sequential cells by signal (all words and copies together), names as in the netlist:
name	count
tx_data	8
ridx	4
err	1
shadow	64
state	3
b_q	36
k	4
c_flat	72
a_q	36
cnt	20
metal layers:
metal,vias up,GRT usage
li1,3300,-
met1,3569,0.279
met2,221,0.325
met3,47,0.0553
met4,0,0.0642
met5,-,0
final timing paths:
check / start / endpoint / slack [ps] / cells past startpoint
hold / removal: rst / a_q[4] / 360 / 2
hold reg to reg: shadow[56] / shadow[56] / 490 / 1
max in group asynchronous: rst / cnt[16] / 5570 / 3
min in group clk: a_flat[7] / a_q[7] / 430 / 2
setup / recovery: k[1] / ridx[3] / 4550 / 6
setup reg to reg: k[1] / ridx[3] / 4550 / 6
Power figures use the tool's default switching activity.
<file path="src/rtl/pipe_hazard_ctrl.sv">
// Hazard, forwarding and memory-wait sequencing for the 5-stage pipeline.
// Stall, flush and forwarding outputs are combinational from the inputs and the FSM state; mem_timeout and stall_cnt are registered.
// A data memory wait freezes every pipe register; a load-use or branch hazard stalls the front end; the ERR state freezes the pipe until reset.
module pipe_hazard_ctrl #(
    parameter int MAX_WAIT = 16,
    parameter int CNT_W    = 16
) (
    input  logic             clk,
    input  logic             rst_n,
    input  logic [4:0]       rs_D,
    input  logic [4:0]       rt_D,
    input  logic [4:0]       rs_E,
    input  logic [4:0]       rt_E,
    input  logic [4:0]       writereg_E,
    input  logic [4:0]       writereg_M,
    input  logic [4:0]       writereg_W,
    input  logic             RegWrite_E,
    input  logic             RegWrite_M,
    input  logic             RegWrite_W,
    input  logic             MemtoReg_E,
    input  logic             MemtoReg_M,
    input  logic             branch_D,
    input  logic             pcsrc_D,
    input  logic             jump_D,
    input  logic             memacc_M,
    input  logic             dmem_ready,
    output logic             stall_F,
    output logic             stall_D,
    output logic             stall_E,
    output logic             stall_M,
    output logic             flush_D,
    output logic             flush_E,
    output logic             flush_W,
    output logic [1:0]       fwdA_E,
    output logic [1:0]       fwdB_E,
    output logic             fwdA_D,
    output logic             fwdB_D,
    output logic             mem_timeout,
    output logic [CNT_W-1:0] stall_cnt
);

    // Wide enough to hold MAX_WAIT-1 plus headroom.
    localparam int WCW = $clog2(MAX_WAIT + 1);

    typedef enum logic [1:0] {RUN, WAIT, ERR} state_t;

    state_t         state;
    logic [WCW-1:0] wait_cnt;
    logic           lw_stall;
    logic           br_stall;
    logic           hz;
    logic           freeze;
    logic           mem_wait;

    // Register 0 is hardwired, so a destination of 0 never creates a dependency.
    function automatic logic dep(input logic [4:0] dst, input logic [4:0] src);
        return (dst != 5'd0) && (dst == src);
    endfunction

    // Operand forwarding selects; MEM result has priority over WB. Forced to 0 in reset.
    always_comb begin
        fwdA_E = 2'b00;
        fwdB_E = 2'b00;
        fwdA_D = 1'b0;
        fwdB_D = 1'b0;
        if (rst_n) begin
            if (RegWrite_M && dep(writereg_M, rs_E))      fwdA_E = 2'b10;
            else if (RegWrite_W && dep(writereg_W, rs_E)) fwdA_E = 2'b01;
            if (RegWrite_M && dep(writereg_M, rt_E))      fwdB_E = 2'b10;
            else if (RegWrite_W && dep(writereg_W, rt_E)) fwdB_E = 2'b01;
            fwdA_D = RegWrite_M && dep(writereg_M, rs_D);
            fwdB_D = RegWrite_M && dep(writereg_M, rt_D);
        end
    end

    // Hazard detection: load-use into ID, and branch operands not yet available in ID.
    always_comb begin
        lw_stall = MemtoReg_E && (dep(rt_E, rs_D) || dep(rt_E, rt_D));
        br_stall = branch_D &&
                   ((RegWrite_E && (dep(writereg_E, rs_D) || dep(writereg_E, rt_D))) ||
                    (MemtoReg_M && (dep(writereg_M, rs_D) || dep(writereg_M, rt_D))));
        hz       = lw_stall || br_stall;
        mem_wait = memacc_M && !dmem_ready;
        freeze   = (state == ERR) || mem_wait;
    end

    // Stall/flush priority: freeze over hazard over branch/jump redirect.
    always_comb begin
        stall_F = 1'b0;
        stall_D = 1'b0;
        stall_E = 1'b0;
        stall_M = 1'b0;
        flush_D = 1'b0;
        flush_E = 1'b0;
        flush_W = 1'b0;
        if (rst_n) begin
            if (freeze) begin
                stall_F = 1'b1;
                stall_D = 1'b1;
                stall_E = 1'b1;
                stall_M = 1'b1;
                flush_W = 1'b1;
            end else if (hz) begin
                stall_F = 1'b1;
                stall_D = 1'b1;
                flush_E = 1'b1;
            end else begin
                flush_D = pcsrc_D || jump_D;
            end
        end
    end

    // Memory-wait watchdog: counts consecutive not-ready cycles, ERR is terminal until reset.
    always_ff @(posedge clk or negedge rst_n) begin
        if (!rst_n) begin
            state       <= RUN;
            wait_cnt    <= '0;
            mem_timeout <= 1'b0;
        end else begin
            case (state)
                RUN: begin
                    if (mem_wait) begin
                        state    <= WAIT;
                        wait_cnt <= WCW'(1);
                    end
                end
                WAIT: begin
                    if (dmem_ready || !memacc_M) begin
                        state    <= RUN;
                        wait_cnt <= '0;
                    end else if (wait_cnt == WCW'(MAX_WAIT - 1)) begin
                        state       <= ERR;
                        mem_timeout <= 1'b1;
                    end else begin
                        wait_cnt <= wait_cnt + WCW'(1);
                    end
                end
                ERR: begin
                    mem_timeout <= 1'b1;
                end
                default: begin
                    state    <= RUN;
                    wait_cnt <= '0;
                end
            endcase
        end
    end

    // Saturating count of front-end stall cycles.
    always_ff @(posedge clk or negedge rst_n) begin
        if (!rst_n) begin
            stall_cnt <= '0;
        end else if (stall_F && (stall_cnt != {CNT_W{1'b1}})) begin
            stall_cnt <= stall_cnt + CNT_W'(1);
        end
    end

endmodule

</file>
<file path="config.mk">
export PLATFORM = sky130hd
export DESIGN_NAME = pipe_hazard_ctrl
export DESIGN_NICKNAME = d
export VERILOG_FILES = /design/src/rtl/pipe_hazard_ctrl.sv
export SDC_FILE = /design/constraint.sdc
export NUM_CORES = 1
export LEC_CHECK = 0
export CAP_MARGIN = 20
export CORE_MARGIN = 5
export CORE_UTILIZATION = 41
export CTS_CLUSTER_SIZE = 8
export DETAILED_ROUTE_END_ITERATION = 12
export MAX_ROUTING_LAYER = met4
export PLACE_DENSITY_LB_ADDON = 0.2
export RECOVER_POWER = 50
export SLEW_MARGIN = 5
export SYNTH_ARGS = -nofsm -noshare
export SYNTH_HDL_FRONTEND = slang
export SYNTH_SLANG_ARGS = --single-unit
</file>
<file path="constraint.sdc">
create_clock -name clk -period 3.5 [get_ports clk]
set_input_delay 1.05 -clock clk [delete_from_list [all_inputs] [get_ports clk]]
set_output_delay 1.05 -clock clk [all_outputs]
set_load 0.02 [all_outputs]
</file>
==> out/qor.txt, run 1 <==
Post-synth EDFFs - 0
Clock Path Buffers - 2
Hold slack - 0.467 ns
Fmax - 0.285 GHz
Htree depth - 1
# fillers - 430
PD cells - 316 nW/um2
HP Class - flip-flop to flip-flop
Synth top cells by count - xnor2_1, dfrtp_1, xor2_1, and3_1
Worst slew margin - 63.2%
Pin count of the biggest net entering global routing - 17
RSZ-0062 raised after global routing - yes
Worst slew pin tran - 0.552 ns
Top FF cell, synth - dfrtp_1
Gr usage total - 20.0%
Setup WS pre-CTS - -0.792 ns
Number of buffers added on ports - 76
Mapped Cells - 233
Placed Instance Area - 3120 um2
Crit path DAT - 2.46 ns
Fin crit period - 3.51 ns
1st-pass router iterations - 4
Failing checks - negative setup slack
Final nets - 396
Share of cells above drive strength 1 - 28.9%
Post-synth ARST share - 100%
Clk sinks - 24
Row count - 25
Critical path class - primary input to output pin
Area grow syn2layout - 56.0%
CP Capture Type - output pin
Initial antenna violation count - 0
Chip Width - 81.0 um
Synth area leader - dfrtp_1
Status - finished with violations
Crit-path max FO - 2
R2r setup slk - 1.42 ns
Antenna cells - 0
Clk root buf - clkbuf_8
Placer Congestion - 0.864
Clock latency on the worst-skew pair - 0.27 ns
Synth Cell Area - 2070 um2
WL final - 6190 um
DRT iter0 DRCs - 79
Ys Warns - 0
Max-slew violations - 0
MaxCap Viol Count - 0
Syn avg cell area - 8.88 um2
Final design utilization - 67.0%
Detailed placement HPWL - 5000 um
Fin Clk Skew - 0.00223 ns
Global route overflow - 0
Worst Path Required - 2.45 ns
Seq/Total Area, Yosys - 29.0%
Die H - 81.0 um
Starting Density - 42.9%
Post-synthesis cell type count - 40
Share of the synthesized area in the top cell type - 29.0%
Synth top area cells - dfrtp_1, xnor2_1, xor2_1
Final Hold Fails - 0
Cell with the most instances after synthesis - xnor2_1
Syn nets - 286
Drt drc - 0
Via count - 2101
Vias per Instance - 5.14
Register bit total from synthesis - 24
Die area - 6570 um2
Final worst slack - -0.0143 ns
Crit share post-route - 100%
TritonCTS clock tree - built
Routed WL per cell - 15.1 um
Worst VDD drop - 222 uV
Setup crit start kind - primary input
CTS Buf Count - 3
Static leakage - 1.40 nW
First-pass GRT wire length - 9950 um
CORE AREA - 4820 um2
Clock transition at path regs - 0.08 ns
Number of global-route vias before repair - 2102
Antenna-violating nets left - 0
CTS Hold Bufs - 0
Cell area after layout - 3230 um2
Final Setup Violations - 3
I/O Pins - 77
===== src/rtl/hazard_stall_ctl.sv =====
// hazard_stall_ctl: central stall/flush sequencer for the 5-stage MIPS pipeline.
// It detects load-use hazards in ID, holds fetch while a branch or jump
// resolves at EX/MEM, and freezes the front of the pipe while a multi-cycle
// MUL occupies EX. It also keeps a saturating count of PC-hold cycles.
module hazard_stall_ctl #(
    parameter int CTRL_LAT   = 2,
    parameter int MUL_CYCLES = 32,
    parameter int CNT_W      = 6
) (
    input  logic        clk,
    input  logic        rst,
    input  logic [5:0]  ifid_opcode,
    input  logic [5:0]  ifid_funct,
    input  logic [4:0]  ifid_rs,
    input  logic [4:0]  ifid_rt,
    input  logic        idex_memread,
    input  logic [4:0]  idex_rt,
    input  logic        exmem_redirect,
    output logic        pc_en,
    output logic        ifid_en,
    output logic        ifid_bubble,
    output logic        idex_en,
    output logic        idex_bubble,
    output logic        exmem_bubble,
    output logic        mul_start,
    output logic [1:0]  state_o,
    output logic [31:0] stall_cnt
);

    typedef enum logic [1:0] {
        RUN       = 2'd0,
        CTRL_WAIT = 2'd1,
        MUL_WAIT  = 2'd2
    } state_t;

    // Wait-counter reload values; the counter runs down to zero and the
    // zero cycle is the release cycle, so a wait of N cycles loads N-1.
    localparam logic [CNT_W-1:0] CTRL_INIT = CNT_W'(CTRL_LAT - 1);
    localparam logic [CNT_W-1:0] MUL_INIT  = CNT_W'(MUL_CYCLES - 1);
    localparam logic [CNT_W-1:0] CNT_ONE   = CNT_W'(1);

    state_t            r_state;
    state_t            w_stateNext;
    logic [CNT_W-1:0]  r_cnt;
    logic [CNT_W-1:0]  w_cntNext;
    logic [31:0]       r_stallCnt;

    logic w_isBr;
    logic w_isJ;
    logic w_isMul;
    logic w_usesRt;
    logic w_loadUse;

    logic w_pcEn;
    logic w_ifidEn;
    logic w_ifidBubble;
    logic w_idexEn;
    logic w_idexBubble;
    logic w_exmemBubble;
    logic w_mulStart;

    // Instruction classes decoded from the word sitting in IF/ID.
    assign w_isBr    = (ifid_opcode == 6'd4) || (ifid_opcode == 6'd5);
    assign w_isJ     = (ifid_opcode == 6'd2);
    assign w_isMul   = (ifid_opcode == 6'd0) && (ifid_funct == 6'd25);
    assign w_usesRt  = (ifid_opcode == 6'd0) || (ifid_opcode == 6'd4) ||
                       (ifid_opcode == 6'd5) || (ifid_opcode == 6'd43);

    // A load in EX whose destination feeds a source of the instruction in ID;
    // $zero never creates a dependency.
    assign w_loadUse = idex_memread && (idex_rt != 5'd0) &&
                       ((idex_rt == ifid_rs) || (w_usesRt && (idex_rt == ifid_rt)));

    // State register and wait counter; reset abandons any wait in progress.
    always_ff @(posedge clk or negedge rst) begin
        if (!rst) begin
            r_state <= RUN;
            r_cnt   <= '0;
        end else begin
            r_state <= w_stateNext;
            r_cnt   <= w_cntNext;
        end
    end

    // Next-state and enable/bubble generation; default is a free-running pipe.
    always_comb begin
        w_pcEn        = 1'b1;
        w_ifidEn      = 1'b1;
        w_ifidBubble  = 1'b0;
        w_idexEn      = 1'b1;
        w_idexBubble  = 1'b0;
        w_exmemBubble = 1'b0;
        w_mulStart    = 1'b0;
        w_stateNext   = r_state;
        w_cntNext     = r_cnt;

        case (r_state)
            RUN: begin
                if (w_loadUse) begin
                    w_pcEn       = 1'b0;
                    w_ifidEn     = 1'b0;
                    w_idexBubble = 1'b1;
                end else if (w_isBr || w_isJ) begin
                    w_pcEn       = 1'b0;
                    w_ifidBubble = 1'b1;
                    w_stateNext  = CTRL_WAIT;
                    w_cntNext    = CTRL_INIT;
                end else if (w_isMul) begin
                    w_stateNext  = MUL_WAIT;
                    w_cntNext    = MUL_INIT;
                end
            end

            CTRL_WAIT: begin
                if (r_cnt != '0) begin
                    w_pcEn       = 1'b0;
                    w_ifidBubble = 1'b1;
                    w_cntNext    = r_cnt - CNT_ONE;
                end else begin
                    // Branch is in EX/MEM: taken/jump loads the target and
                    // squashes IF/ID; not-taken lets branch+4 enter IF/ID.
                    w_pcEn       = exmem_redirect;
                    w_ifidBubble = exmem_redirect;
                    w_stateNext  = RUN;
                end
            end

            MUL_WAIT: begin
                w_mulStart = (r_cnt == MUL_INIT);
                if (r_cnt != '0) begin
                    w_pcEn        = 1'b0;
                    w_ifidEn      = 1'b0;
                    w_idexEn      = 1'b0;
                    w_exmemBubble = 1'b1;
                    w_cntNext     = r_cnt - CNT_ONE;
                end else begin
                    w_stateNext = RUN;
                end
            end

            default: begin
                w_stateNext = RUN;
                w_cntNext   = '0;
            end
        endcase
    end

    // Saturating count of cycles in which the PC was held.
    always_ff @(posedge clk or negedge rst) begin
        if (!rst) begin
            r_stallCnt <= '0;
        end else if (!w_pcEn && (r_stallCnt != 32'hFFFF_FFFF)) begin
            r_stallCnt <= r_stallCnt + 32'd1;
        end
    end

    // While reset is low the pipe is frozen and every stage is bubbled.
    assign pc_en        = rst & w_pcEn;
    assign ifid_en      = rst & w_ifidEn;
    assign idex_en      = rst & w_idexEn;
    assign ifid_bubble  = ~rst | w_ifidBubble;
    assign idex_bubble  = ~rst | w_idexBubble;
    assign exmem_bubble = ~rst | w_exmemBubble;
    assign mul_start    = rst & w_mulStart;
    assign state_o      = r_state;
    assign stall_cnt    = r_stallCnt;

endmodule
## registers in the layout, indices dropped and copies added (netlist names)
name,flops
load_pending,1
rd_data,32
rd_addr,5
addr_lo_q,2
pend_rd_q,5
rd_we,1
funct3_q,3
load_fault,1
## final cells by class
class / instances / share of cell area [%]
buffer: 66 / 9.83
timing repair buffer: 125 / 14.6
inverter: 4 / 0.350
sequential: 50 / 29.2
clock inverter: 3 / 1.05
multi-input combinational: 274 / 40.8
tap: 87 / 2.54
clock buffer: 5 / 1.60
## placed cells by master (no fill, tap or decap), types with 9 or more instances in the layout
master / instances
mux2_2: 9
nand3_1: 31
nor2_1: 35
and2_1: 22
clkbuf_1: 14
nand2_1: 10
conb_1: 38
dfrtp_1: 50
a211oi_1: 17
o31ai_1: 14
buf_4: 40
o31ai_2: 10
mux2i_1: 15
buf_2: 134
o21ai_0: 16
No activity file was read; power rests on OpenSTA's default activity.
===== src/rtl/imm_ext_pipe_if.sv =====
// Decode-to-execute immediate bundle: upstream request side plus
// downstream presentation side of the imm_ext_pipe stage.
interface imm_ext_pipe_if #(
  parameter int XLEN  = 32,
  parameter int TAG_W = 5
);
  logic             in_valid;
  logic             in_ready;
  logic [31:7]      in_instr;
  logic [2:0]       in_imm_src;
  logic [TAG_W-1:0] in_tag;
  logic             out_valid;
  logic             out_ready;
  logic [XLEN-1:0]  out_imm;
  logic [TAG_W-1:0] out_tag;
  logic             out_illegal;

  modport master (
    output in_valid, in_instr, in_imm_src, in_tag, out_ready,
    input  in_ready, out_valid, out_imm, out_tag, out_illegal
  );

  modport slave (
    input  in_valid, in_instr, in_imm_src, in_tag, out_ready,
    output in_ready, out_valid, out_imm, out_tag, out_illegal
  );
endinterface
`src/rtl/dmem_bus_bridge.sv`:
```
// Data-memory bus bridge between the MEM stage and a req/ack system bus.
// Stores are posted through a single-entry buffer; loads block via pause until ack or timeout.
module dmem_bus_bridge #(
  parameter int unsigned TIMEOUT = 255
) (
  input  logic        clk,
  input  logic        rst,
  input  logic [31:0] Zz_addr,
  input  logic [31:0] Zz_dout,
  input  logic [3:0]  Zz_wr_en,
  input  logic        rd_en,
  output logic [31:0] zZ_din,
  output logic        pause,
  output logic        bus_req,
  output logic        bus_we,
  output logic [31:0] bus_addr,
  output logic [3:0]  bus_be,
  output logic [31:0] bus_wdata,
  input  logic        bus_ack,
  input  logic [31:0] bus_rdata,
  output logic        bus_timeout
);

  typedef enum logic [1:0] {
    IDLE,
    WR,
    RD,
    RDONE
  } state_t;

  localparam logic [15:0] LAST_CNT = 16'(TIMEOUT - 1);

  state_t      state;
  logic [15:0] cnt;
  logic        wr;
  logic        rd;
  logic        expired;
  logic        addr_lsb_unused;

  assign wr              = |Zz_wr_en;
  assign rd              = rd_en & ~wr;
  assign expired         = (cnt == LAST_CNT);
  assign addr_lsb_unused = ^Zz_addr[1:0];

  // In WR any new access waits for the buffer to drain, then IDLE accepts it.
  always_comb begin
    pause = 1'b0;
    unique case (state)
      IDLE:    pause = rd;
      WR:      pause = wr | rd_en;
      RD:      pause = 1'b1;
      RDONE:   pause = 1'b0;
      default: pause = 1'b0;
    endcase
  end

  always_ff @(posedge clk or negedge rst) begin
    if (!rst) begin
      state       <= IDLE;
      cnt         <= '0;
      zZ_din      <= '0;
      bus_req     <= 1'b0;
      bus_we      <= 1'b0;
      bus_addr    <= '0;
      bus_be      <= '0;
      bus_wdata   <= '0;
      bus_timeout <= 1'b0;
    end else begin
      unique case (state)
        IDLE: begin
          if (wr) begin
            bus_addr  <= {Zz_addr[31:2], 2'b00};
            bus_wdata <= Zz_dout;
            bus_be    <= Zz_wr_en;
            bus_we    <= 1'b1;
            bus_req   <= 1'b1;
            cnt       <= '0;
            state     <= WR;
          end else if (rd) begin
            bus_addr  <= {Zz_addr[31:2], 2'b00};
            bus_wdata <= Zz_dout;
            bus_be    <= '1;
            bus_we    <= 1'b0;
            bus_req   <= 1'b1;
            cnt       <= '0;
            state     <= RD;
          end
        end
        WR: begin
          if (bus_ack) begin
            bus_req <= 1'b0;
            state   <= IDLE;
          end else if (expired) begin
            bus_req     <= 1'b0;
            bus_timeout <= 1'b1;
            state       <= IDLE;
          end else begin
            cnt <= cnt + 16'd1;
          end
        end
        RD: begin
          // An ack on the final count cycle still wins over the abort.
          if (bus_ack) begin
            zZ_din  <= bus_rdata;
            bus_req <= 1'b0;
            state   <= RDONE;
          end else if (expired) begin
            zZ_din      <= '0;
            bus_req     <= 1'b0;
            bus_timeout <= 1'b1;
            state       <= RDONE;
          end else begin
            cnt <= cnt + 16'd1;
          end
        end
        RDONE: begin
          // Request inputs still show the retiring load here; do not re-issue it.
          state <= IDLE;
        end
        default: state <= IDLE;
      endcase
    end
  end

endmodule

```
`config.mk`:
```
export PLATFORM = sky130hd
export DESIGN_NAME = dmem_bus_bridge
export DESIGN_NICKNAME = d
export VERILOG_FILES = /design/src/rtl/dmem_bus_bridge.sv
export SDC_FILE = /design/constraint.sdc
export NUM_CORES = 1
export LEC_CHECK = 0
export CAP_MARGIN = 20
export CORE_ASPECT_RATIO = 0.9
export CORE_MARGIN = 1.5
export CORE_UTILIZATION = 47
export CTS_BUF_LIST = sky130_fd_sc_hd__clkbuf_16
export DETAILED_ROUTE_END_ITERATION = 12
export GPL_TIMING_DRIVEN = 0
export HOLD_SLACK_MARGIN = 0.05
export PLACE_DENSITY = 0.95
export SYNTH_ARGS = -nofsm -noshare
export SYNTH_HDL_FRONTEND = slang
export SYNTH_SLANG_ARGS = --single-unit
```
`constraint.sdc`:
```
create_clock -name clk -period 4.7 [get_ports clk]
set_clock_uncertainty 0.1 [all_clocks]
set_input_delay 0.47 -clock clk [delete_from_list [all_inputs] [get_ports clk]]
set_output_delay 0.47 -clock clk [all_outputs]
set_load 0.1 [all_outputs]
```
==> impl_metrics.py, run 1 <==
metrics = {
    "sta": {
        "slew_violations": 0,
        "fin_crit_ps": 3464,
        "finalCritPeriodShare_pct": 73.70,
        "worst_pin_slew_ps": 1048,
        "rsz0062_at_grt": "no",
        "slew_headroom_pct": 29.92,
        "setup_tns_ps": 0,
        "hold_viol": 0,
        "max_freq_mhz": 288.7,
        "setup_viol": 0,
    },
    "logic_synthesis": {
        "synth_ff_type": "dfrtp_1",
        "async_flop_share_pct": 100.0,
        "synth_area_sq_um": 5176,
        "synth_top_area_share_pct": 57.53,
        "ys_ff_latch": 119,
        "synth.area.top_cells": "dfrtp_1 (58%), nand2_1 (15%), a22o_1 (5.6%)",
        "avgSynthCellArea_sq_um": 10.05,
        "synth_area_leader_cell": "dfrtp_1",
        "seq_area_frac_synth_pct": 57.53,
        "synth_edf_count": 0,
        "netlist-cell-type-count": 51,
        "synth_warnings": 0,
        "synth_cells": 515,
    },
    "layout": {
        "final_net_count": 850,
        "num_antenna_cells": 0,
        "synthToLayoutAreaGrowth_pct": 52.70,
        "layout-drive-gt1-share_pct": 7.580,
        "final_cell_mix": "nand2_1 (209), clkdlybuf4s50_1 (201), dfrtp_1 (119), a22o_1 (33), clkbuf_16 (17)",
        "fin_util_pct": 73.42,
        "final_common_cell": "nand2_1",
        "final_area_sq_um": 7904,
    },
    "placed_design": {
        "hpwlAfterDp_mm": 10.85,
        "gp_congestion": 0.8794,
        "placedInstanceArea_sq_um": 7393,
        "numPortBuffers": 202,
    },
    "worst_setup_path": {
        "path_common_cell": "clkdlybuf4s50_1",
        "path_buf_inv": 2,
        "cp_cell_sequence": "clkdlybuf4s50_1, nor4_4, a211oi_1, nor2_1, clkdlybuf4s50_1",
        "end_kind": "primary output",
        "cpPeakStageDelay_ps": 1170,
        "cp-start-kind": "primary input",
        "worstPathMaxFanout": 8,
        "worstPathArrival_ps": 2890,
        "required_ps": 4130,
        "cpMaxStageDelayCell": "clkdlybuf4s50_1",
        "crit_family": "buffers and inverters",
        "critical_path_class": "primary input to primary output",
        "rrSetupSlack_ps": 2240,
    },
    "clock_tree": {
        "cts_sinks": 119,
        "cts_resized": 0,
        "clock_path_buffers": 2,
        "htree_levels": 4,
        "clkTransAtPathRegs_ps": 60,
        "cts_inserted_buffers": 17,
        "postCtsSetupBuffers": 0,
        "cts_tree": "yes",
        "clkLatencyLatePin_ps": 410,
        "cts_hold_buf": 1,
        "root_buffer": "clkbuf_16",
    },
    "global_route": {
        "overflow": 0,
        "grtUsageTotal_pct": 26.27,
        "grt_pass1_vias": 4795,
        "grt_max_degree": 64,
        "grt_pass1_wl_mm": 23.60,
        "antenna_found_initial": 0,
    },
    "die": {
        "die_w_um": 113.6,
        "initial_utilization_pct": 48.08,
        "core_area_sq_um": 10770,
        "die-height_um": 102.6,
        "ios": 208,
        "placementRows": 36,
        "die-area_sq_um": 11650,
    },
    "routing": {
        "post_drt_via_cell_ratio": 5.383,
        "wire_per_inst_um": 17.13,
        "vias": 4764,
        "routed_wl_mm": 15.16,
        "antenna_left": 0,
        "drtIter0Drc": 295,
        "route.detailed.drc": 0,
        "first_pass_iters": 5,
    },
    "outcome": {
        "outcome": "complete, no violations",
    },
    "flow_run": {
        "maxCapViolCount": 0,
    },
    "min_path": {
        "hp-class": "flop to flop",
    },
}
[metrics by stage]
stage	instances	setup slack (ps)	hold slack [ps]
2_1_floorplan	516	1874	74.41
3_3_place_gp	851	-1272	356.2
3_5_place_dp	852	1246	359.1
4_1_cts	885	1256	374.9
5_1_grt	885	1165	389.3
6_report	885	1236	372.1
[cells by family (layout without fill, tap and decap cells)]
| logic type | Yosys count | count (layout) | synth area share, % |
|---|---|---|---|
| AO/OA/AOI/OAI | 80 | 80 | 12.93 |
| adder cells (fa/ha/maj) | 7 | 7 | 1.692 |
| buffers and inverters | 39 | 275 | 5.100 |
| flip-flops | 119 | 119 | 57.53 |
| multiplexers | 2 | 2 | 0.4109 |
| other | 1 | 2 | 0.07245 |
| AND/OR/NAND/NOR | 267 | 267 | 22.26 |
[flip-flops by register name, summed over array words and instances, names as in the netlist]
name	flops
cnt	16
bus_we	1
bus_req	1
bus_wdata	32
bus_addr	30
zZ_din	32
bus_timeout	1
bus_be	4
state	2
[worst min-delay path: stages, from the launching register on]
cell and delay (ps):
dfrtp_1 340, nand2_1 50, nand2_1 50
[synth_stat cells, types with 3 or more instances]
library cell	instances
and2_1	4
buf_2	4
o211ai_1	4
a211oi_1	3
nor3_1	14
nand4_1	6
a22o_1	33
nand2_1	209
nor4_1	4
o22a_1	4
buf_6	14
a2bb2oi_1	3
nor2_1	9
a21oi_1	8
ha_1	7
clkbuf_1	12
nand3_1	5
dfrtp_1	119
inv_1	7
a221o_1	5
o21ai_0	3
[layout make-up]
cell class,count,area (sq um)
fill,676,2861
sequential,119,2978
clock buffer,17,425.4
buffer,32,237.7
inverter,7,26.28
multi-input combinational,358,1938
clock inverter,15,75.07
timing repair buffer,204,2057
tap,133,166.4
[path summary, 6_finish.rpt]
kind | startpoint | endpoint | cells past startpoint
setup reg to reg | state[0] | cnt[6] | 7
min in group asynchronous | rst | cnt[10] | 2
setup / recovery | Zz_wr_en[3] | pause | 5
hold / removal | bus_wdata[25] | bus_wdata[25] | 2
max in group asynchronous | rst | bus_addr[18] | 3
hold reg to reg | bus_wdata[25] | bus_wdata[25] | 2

★ ★ ★

## Work item
Your response should contain each line of the listing in which the word "more" occurs.

## Solution to this exercise
## placed cells by master (no fill, tap or decap), types with 9 or more instances in the layout
[synth_stat cells, types with 3 or more instances]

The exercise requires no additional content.